Trump withdrew from that deal in May, days after Netanyahu had presented the stolen nuclear plans as evidence that Tehran was lying about its efforts to develop a nuclear weapon. 

Iran had previously insisted that its nuclear endeavors were peaceful in nature, intended for energy and medical purposes — not to build a bomb.

But details from the stolen documents presented to reporters show that Iranian officials had discussed how to divide the nuclear program into “overt” and “covert” elements. For example, one note from an Iranian physicist recommends concealing the country’s work on neutrons, which spark the chain reaction necessary to create a nuclear explosion, the Times reported.

The documents also discuss uranium deuteride, a substance used in making the devices that set off a nuclear explosion, according to the Times. 

How the Mossad agents made away with the Iranian documents reads like a spy thriller. According to reports in the Times and the Post, intelligence officials had learned that Iran had begun collecting its nuclear documents in a single storage facility.

That storage facility, part of a row of warehouses in southern Tehran, lacked round-the-block security to avoid suspicions that it contained troves of secret documents about Iran’s nuclear ambitions, the Times reported. 

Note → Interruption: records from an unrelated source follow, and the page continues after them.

`src/rtl/move_key_tracker_if.sv`:
```
// Byte-in / movement-out bundle between the PS/2 byte receiver and the movement tracker.
// Latency: n/a (wires only).
// Backpressure: none; scan_valid is a one-cycle strobe and the tracker always accepts it.
// Signals: scan_code/scan_valid (receiver -> tracker), dir/step/attack/held (tracker -> player logic).
interface move_key_tracker_if;
  logic [7:0] scan_code;
  logic       scan_valid;
  logic [2:0] dir;
  logic       step;
  logic       attack;
  logic [4:0] held;

  // master: byte source that also observes the movement outputs
  modport master (
    output scan_code, scan_valid,
    input  dir, step, attack, held
  );

  // slave: the tracker itself
  modport slave (
    input  scan_code, scan_valid,
    output dir, step, attack, held
  );
endinterface

```
`src/rtl/move_key_tracker.sv`:
```
// PS/2 set-2 decoder tracking 4 direction keys + attack, producing dir level, auto-repeat step and attack strobes.
// Latency: final byte of a make/break -> held/dir/step/attack update 1 cycle later.
// Backpressure: none; every scan_valid byte is consumed the cycle it arrives.
// Ports: clk, reset (async, active-high); bus.slave: scan_code/scan_valid in, dir[2:0]/step/attack/held[4:0] out.
module move_key_tracker #(
  parameter int         REPEAT_DELAY  = 12_500_000,
  parameter int         REPEAT_PERIOD = 5_000_000,
  parameter bit         ACCEPT_KEYPAD = 1'b1,
  parameter logic [7:0] ATTACK_CODE   = 8'h1A
) (
  input  logic               clk,
  input  logic               reset,
  move_key_tracker_if.slave  bus
);

  localparam int CNT_MAX = (REPEAT_DELAY > REPEAT_PERIOD) ? REPEAT_DELAY : REPEAT_PERIOD;
  localparam int CW      = $clog2(CNT_MAX + 1);
  localparam logic [CW-1:0] DELAY_LD  = CW'(REPEAT_DELAY);
  localparam logic [CW-1:0] PERIOD_LD = CW'(REPEAT_PERIOD);
  localparam logic [CW-1:0] CNT_ONE   = CW'(1);

  typedef enum logic [1:0] {S_IDLE, S_EXT, S_BRK, S_EXT_BRK} state_t;

  state_t        state, state_nxt;
  logic          ev_make, ev_brk, ev_ext;
  logic [4:0]    key;           // one-hot {attack,right,down,left,up} of the final byte
  logic [4:0]    held_q, held_after;
  logic [2:0]    dir_q, fallback;
  logic          step_q, attack_q;
  logic [CW-1:0] cnt_q;
  logic          key_new, key_gone, dir_press, dir_release;

  // One-hot (or multi-hot) key set -> direction code, priority up > down > left > right.
  // Used both to encode a single pressed key and to pick the fallback among remaining held keys.
  function automatic logic [2:0] dir_code(input logic [3:0] k);
    logic [2:0] d;
    d = 3'b000;
    if (k[0])      d = 3'b010;
    else if (k[2]) d = 3'b100;
    else if (k[1]) d = 3'b001;
    else if (k[3]) d = 3'b011;
    return d;
  endfunction

  // Prefix decoder: state register
  always_ff @(posedge clk or posedge reset) begin
    if (reset) state <= S_IDLE;
    else       state <= state_nxt;
  end

  // Prefix decoder: next state and make/break event for the final byte
  always_comb begin
    state_nxt = state;
    ev_make   = 1'b0;
    ev_brk    = 1'b0;
    ev_ext    = 1'b0;
    if (bus.scan_valid) begin
      case (state)
        S_IDLE: begin
          if (bus.scan_code == 8'hE0)      state_nxt = S_EXT;
          else if (bus.scan_code == 8'hF0) state_nxt = S_BRK;
          else begin ev_make = 1'b1; state_nxt = S_IDLE; end
        end
        S_EXT: begin
          if (bus.scan_code == 8'hF0)      state_nxt = S_EXT_BRK;
          else if (bus.scan_code == 8'hE0) state_nxt = S_EXT;
          else begin ev_make = 1'b1; ev_ext = 1'b1; state_nxt = S_IDLE; end
        end
        S_BRK: begin
          // E0 after F0 means we lost sync; restart as an extended sequence
          if (bus.scan_code == 8'hE0)      state_nxt = S_EXT;
          else if (bus.scan_code == 8'hF0) state_nxt = S_BRK;
          else begin ev_brk = 1'b1; state_nxt = S_IDLE; end
        end
        S_EXT_BRK: begin
          if (bus.scan_code == 8'hE0)      state_nxt = S_EXT;
          else if (bus.scan_code == 8'hF0) state_nxt = S_EXT_BRK;
          else begin ev_brk = 1'b1; ev_ext = 1'b1; state_nxt = S_IDLE; end
        end
        default: state_nxt = S_IDLE;
      endcase
    end
  end

  // Key mapping; keypad and arrow variants share a held bit
  always_comb begin
    key = 5'b00000;
    if (ev_ext || ACCEPT_KEYPAD) begin
      case (bus.scan_code)
        8'h75:   key = 5'b00001;
        8'h6B:   key = 5'b00010;
        8'h72:   key = 5'b00100;
        8'h74:   key = 5'b01000;
        default: key = 5'b00000;
      endcase
    end
    if (!ev_ext && bus.scan_code == ATTACK_CODE) key = 5'b10000;
  end

  assign key_new     = ev_make && (key != 5'b0) && ((held_q & key) == 5'b0);
  assign key_gone    = ev_brk && ((held_q & key) != 5'b0);
  assign held_after  = held_q & ~key;
  assign fallback    = dir_code(held_after[3:0]);
  assign dir_press   = key_new && !key[4];
  // Only releasing the key that currently owns dir moves dir; other releases just clear held
  assign dir_release = key_gone && !key[4] && (dir_code(key[3:0]) == dir_q);

  always_ff @(posedge clk or posedge reset) begin
    if (reset) begin
      held_q   <= 5'b0;
      dir_q    <= 3'b000;
      step_q   <= 1'b0;
      attack_q <= 1'b0;
      cnt_q    <= '0;
    end else begin
      step_q   <= 1'b0;
      attack_q <= key_new && key[4];

      if (key_new)       held_q <= held_q | key;
      else if (key_gone) held_q <= held_after;

      // A direction scan event overrides a repeat expiry in the same cycle,
      // so at most one step strobe is ever produced per cycle.
      if (dir_press) begin
        dir_q  <= dir_code(key[3:0]);
        step_q <= 1'b1;
        cnt_q  <= DELAY_LD;
      end else if (dir_release) begin
        dir_q <= fallback;
        cnt_q <= (fallback == 3'b000) ? '0 : DELAY_LD;
      end else if (dir_q == 3'b000) begin
        cnt_q <= '0;
      end else if (cnt_q == CNT_ONE) begin
        step_q <= 1'b1;
        cnt_q  <= PERIOD_LD;
      end else begin
        cnt_q <= cnt_q - CNT_ONE;
      end
    end
  end

  assign bus.dir    = dir_q;
  assign bus.step   = step_q;
  assign bus.attack = attack_q;
  assign bus.held   = held_q;

endmodule
```
`src/flat_wrapper.sv`:
```
// flat-port wrapper written by rule: the top's interface ports become plain ports
module move_key_tracker_flat 
#(
  parameter int         REPEAT_DELAY  = 12_500_000,
  parameter int         REPEAT_PERIOD = 5_000_000,
  parameter bit         ACCEPT_KEYPAD = 1'b1,
  parameter logic [7:0] ATTACK_CODE   = 8'h1A
)
  (clk, reset, bus_scan_code, bus_scan_valid, bus_dir, bus_step, bus_attack, bus_held);
  move_key_tracker_if bus_i ();
  input  logic clk;
  input  logic reset;
  input wire logic [$bits(bus_i.scan_code)-1:0] bus_scan_code;
  input wire logic [$bits(bus_i.scan_valid)-1:0] bus_scan_valid;
  output wire logic [$bits(bus_i.dir)-1:0] bus_dir;
  output wire logic [$bits(bus_i.step)-1:0] bus_step;
  output wire logic [$bits(bus_i.attack)-1:0] bus_attack;
  output wire logic [$bits(bus_i.held)-1:0] bus_held;
  assign bus_i.scan_code = bus_scan_code;
  assign bus_i.scan_valid = bus_scan_valid;
  assign bus_dir = bus_i.dir;
  assign bus_step = bus_i.step;
  assign bus_attack = bus_i.attack;
  assign bus_held = bus_i.held;
  move_key_tracker #(.REPEAT_DELAY(REPEAT_DELAY), .REPEAT_PERIOD(REPEAT_PERIOD), .ACCEPT_KEYPAD(ACCEPT_KEYPAD), .ATTACK_CODE(ATTACK_CODE)) u_core (.clk(clk), .reset(reset), .bus(bus_i));
endmodule
```
--- src/rtl/fifo_drain_scheduler.sv ---
// fifo_drain_scheduler
//   Core-clock scheduler that drains NUM_CH sample FIFOs into one shared
//   valid/ready sink. Picks a non-empty, unmasked channel round-robin, reads one
//   word at a time (FIFO read latency 1), and presents each word with its
//   channel tag. A grant lasts at most BURST_LEN words.
//
// Ports
//   clk2       core clock, all state on posedge
//   reset_n    asynchronous active-low reset
//   enable     allows new bursts; dropping it ends the current burst early
//   ch_mask    per-channel eligibility (sampled only when choosing a grant)
//   ch_empty   per-channel FIFO empty flags
//   ch_rd_en   per-channel FIFO read enable, one-hot or zero
//   ch_data    FIFO output words, channel i at [i*DATA_WIDTH +: DATA_WIDTH]
//   out_data   captured word
//   out_ch     channel the word came from
//   out_last   last word of the current burst
//   out_valid  word valid, held until out_ready
//   out_ready  sink accepts the word
//   busy       scheduler is in a burst (state != IDLE)
module fifo_drain_scheduler #(
  parameter int NUM_CH     = 4,
  parameter int DATA_WIDTH = 8,
  parameter int BURST_LEN  = 4
) (
  input  logic                         clk2,
  input  logic                         reset_n,
  input  logic                         enable,
  input  logic [NUM_CH-1:0]            ch_mask,
  input  logic [NUM_CH-1:0]            ch_empty,
  output logic [NUM_CH-1:0]            ch_rd_en,
  input  logic [NUM_CH*DATA_WIDTH-1:0] ch_data,
  output logic [DATA_WIDTH-1:0]        out_data,
  output logic [$clog2(NUM_CH)-1:0]    out_ch,
  output logic                         out_last,
  output logic                         out_valid,
  input  logic                         out_ready,
  output logic                         busy
);

  localparam int CH_W = $clog2(NUM_CH);
  localparam int WC_W = $clog2(BURST_LEN) + 1;

  typedef enum logic [1:0] {IDLE, RD, CAP, OUT} state_t;

  state_t                            state, state_nx;
  logic [CH_W-1:0]                   rr_ptr, grant, pick;
  logic                              pick_ok;
  logic [WC_W-1:0]                   word_cnt;
  logic [NUM_CH-1:0]                 req, lane_sel, lane_empty;
  logic [NUM_CH-1:0][DATA_WIDTH-1:0] ch_words, lane_data;
  logic [DATA_WIDTH-1:0]             grant_data;
  logic                              grant_empty;
  logic                              rd_cycle;

  function automatic logic [CH_W-1:0] next_ch(input logic [CH_W-1:0] c);
    return (c == CH_W'(NUM_CH - 1)) ? '0 : c + 1'b1;
  endfunction

  assign req      = ~ch_empty & ch_mask;
  assign ch_words = ch_data;

  // Round-robin pick: scan offsets high to low so the nearest request to
  // rr_ptr is the last (winning) assignment.
  always_comb begin
    logic [CH_W-1:0] idx;
    pick    = '0;
    pick_ok = 1'b0;
    for (int i = NUM_CH - 1; i >= 0; i--) begin
      idx = CH_W'((int'(rr_ptr) + i) % NUM_CH);
      if (req[idx]) begin
        pick    = idx;
        pick_ok = 1'b1;
      end
    end
  end

  // Per-channel lane: read strobe never fires on an empty FIFO, and the
  // selected lane's data/empty are OR-reduced into the granted view.
  for (genvar i = 0; i < NUM_CH; i++) begin : g_lane
    assign lane_sel[i]   = (grant == CH_W'(i));
    assign ch_rd_en[i]   = lane_sel[i] & rd_cycle & ~ch_empty[i];
    assign lane_empty[i] = lane_sel[i] & ch_empty[i];
    assign lane_data[i]  = lane_sel[i] ? ch_words[i] : '0;
  end

  always_comb begin
    grant_data = '0;
    for (int i = 0; i < NUM_CH; i++) grant_data = grant_data | lane_data[i];
  end

  assign grant_empty = |lane_empty;

  // State register
  always_ff @(posedge clk2 or negedge reset_n) begin
    if (!reset_n) state <= IDLE;
    else          state <= state_nx;
  end

  // Next-state logic
  always_comb begin
    state_nx = state;
    case (state)
      IDLE:    if (enable && pick_ok) state_nx = RD;
      // Flag went empty between grant and read: abandon without a word.
      RD:      state_nx = grant_empty ? IDLE : CAP;
      CAP:     state_nx = OUT;
      OUT:     if (out_ready) state_nx = out_last ? IDLE : RD;
      default: state_nx = IDLE;
    endcase
  end

  // State-decoded outputs
  always_comb begin
    busy     = (state != IDLE);
    rd_cycle = (state == RD);
  end

  // Grant, pointer, counter and output word registers
  always_ff @(posedge clk2 or negedge reset_n) begin
    if (!reset_n) begin
      rr_ptr    <= '0;
      grant     <= '0;
      word_cnt  <= '0;
      out_data  <= '0;
      out_ch    <= '0;
      out_last  <= 1'b0;
      out_valid <= 1'b0;
    end else begin
      case (state)
        IDLE: if (enable && pick_ok) begin
          grant    <= pick;
          word_cnt <= '0;
        end
        RD: if (grant_empty) rr_ptr <= next_ch(grant);
        CAP: begin
          out_data  <= grant_data;
          out_ch    <= grant;
          // End the burst at the length cap, when the FIFO just ran dry,
          // or when enable was pulled.
          out_last  <= (word_cnt == WC_W'(BURST_LEN - 1)) || grant_empty || !enable;
          out_valid <= 1'b1;
        end
        OUT: if (out_ready) begin
          out_valid <= 1'b0;
          word_cnt  <= word_cnt + 1'b1;
          if (out_last) rr_ptr <= next_ch(grant);
        end
        default: ;
      endcase
    end
  end

endmodule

Mossad agents learned the layout of the facility and the general contents of 32 safes, as well as the schedules of its security guards, before moving forward with the dead-of-night raid, according to the Post. The break-in happed on Jan. 31, the newspaper reported, and agents had exactly six hours and 29 minutes to carry out their mission.

The first security guards were set to arrive at the facility at 7 a.m., but agents were told to be out of the building by 5 a.m. to give them time to escape, the Times reported. From there, the spies made away with the materials on several different routes, acting out of concern that some would be apprehended. 

According to the Times, Israeli officials would not disclose whether the agents left Iran by land, air or sea. But they returned to Israel with roughly 50,000 pages and 163 compact discs of memos, videos, photos and plans. 

One photo published by the Times and the Post shows a giant metal chamber that was apparently intended to test massive explosive devices. 

The International Atomic Energy Agency, the organization charged with inspecting Iranian facilities to ensure the government is following the terms of the 2015 nuclear deal, has repeatedly certified Tehran’s compliance. But the details published in media reports on Sunday show that Iran was putting the pieces in place for a nuclear weapon before the program was shuttered. 

After the Israeli heist, Iran was silent about the stolen documents and has since said that they were forged by Israel to undermine confidence in the nuclear deal. 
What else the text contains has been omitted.